Do your research and find the foods that are low in calories but packed with nutrients to give you energy.
After you have an idea of the calories in all of the foods you love, it’s time to divide your calories throughout the day. Consider how much you eat at each point in the day. If you’re bigger on breakfast, put the bulk of your calories there. If you’re a late-night snacker, consider the snacks that will satisfy you and reserve those calories for after dinner.
Here’s a little hint, meal replacements like protein shakes can really give your 1700-calorie menu a lot of room for great-tasting foods. Meal replacements like LadyBoss LEAN® are a great way to get your nutrients and energy without taking on tons of calories. Just remember that, when you add additional fruits and flavors, you will add calories.
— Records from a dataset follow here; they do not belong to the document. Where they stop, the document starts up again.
## CicFilter
module CicFilter
#(
	parameter N = 4,	 
	parameter M = 1,	 
	parameter InDataWidth	=	14,
	parameter OutDataWidth	=	32,
	parameter DecimCntWidth	=	7
)
(
	input Clk_i,
	input Rst_i,
	input [2:0]	DecimFactor_i,
	input [InDataWidth-1:0] Data_i,
	input DataNd_i,
	output [OutDataWidth-1:0] Data_o,
	output DataValid_o
);
Size: about 53 I/O pins.
clock: 4.0 ns
lec_check: 0
cap_margin: 20
core_margin: 2
core_utilization: 21
slew_margin: 25
run.sh (not shown) runs the stock make flow with config.mk's settings and CLKGATE_MAP_FILE=.
Next try:
- CORE_UTILIZATION: 21 -> 72
- PLACE_DENSITY: not set -> 0.35
- SETUP_SLACK_MARGIN: not set -> 0.87
- SLEW_MARGIN: 25 -> 20
- clock period: 4.0 -> 2.92 ns (I/O delays scaled with it)
The changed run never finished: it broke off in global routing.
Synthesized cell count stays the same.
Area after synthesis stays the same.
Die area goes down by 70%.
Next try:
- PLACE_DENSITY: 0.35 -> not set
- SETUP_SLACK_MARGIN: 0.87 -> -0.14
- clock period: 2.92 -> 1.54 ns (I/O delays scaled with it)
After rerunning: The changed run aborted during clock tree synthesis with DPL-0038; synthesized area stays the same; die size stays the same; synthesized cell count is unchanged.
Next try:
- PLACE_DENSITY: not set -> 0.35
- SETUP_SLACK_MARGIN: -0.14 -> 0.83
- clock period: 1.54 -> 2.92 ns (I/O delays scaled with it)
Effect:
- The new run stopped in global routing
- die size does not change
- synthesized area is unchanged
- synthesized cell count is unchanged
Next try:
- CORE_UTILIZATION: 72 -> 40
- PLACE_DENSITY: 0.35 -> not set
- SETUP_SLACK_MARGIN: 0.83 -> not set
- clock period: 2.92 -> 3.6 ns (I/O delays scaled with it)
=> This time the run passed the timing, design-rule and antenna checks. Die area climbs by 78%. Synthesized cell count does not change. Synthesized area stays the same.
// ConvEngine
module ConvEngine (
    input         clk,
    input         rst,
    input  [31:0] DMAport,        
    input         acc_enable,     
    input         acc_clear,      
    output [31:0] result          
);
    wire [24:0] mux_out0, mux_out1, mux_out2, mux_out3, mux_out4, mux_out5;
    MUX demux (
        .DMAport(DMAport),
        .out0(mux_out0),
        .out1(mux_out1),
        .out2(mux_out2),
        .out3(mux_out3),
        .out4(mux_out4),
        .out5(mux_out5)
    );
    wire [23:0] reg_data [5:0];
    Register reg0 (
        .clk(clk),
        .rst(rst),
        .enable(mux_out0[0]),
        .datain(mux_out0[24:1]),
        .dataout(reg_data[0])
    );
    Register reg1 (
        .clk(clk),
        .rst(rst),
        .enable(mux_out1[0]),
        .datain(mux_out1[24:1]),
        .dataout(reg_data[1])
    );
    Register reg2 (
        .clk(clk),
        .rst(rst),
        .enable(mux_out2[0]),
        .datain(mux_out2[24:1]),
        .dataout(reg_data[2])
    );
    Register reg3 (
        .clk(clk),
        .rst(rst),
        .enable(mux_out3[0]),
        .datain(mux_out3[24:1]),
        .dataout(reg_data[3])
    );
    Register reg4 (
        .clk(clk),
        .rst(rst),
        .enable(mux_out4[0]),
        .datain(mux_out4[24:1]),
        .dataout(reg_data[4])
    );
    Register reg5 (
        .clk(clk),
        .rst(rst),
        .enable(mux_out5[0]),
        .datain(mux_out5[24:1]),
        .dataout(reg_data[5])
    );
    wire signed [7:0] pixel [8:0];
    wire signed [7:0] kernel [8:0];
    assign pixel[0] = reg_data[0][23:16];
    assign pixel[1] = reg_data[0][15:8];
    assign pixel[2] = reg_data[0][7:0];
    assign pixel[3] = reg_data[1][23:16];
    assign pixel[4] = reg_data[1][15:8];
    assign pixel[5] = reg_data[1][7:0];
    assign pixel[6] = reg_data[2][23:16];
    assign pixel[7] = reg_data[2][15:8];
    assign pixel[8] = reg_data[2][7:0];
    assign kernel[0] = reg_data[3][23:16];
    assign kernel[1] = reg_data[3][15:8];
  ...
Settings: LEC_CHECK=0, ABC_AREA=1, CAP_MARGIN=20, CELL_PAD_IN_SITES_DETAIL_PLACEMENT=0, CORE_MARGIN=5, CORE_UTILIZATION=22, CTS_CLUSTER_DIAMETER=259, CTS_CLUSTER_SIZE=100, GPL_ROUTABILITY_DRIVEN=0, GPL_TIMING_DRIVEN=1, MAX_ROUTING_LAYER=met4, PLACE_DENSITY=0.78, SETUP_SLACK_MARGIN=-0.9, SLEW_MARGIN=20, TNS_END_PERCENT=100; clock period 9.4 ns.
run.sh (not shown) runs the stock make flow with config.mk's settings and CLKGATE_MAP_FILE=.
The baseline produced a clean layout.
Next try:
CTS_CLUSTER_SIZE = 56   (was 100)
SETUP_SLACK_MARGIN = unset   (was -0.9)
After rerunning: Critical path depth stays the same; non-clock buffer count does not change; cell area is unchanged; die size is unchanged; area after synthesis does not change; clock-buffer cell count does not change; maximum frequency does not change; cell count is unchanged.
Next try:
ABC_AREA = unset   (was 1)
CORE_ASPECT_RATIO = 1.61   (was unset)
CORE_UTILIZATION = 21   (was 22)
CTS_CLUSTER_DIAMETER = unset   (was 259)
GPL_ROUTABILITY_DRIVEN = 1   (was 0)
SETUP_SLACK_MARGIN = 0.82   (was unset)
SLEW_MARGIN = 40   (was 20)
TNS_END_PERCENT = unset   (was 100)
clock period = 7.01 ns   (was 9.4 ns; I/O delays follow)
=> Now the flow finished but fails on setup timing. Sequential cell count is unchanged. Design area increases by about 10%. Wire length rose by 9.3%. Setup slack loses 2100 ps.
Next try:
CORE_ASPECT_RATIO = unset   (was 1.61)
CORE_MARGIN = 2   (was 5)
CORE_UTILIZATION = 72   (was 21)
CTS_CLUSTER_DIAMETER = 41   (was unset)
GPL_ROUTABILITY_DRIVEN = 0   (was 1)
PLACE_DENSITY = 0.35   (was 0.78)
SETUP_SLACK_MARGIN = 2.65   (was 0.82)
clock period = 9.29 ns   (was 7.01 ns; I/O delays follow)
Result: The changed run passed the timing, design-rule and antenna checks. Die size went down by 71%. Non-clock buffer count went down by 296. Clock skew went down by 6.8 ps. Wire length went down by 12%. First-iteration DRC count went up by 39%. Worst hold slack is better by 27 ps. Fmax went down by 2.3%.
Next try:
CTS_CLUSTER_DIAMETER = unset   (was 41)
GPL_ROUTABILITY_DRIVEN = 1   (was 0)
PLACE_DENSITY = unset   (was 0.35)
PLACE_DENSITY_LB_ADDON = 0.08   (was unset)
SETUP_SLACK_MARGIN = 2.44   (was 2.65)
clock period = 8.44 ns   (was 9.29 ns; I/O delays follow)
Effect: Now the flow reached the layout checks and failed them: setup timing. Cell count goes up by about 3.7%. Worst setup slack degrades by 870 ps. Global-route usage goes up by 1.4 points. Sequential share of layout area goes down by 0.37 points. Design area goes up by about 3.6%. Routed wire length goes up by about 6.5%. Count of clock-buffer cells in the layout goes down by 1. First-iteration DRC count goes up by about 6%.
Okay, so when you’re done dividing up your day by calorie-intake, it’s time to start looking for recipes. Remember that the sauces that you use in your recipes all add to your calorie count, so be sure to focus on fresh herbs for flavor. Fresh herbs can change your life, especially on low-calorie diets. And, if you’re worried about the cost of fresh herbs, just remember, you’re saving tons of money by not buying sugary drinks and junk food. Splurge on flavor, and you’re more likely to stick to your low-calorie diet.
Now, here’s a little reminder: If you choose to go the low-cal diet path, don’t get down on yourself for going over the calorie count. If you’re hungry, eat … just make the right choices in the foods you pick. Consider adding a protein shake to curb your cravings. LadyBoss LEAN is only 100 calories and tastes like cake. Plus, it’s packed with nutrients. Going over your calorie count with a protein shake is much better than going over your calorie count with a box of cookies.
Alright, is a 1700-calorie diet right for you? Only you and your doctor can figure that out. Be sure to bring it up at your next check-up. If it’s time to start counting calories, remember to find foods that will give your body the necessities.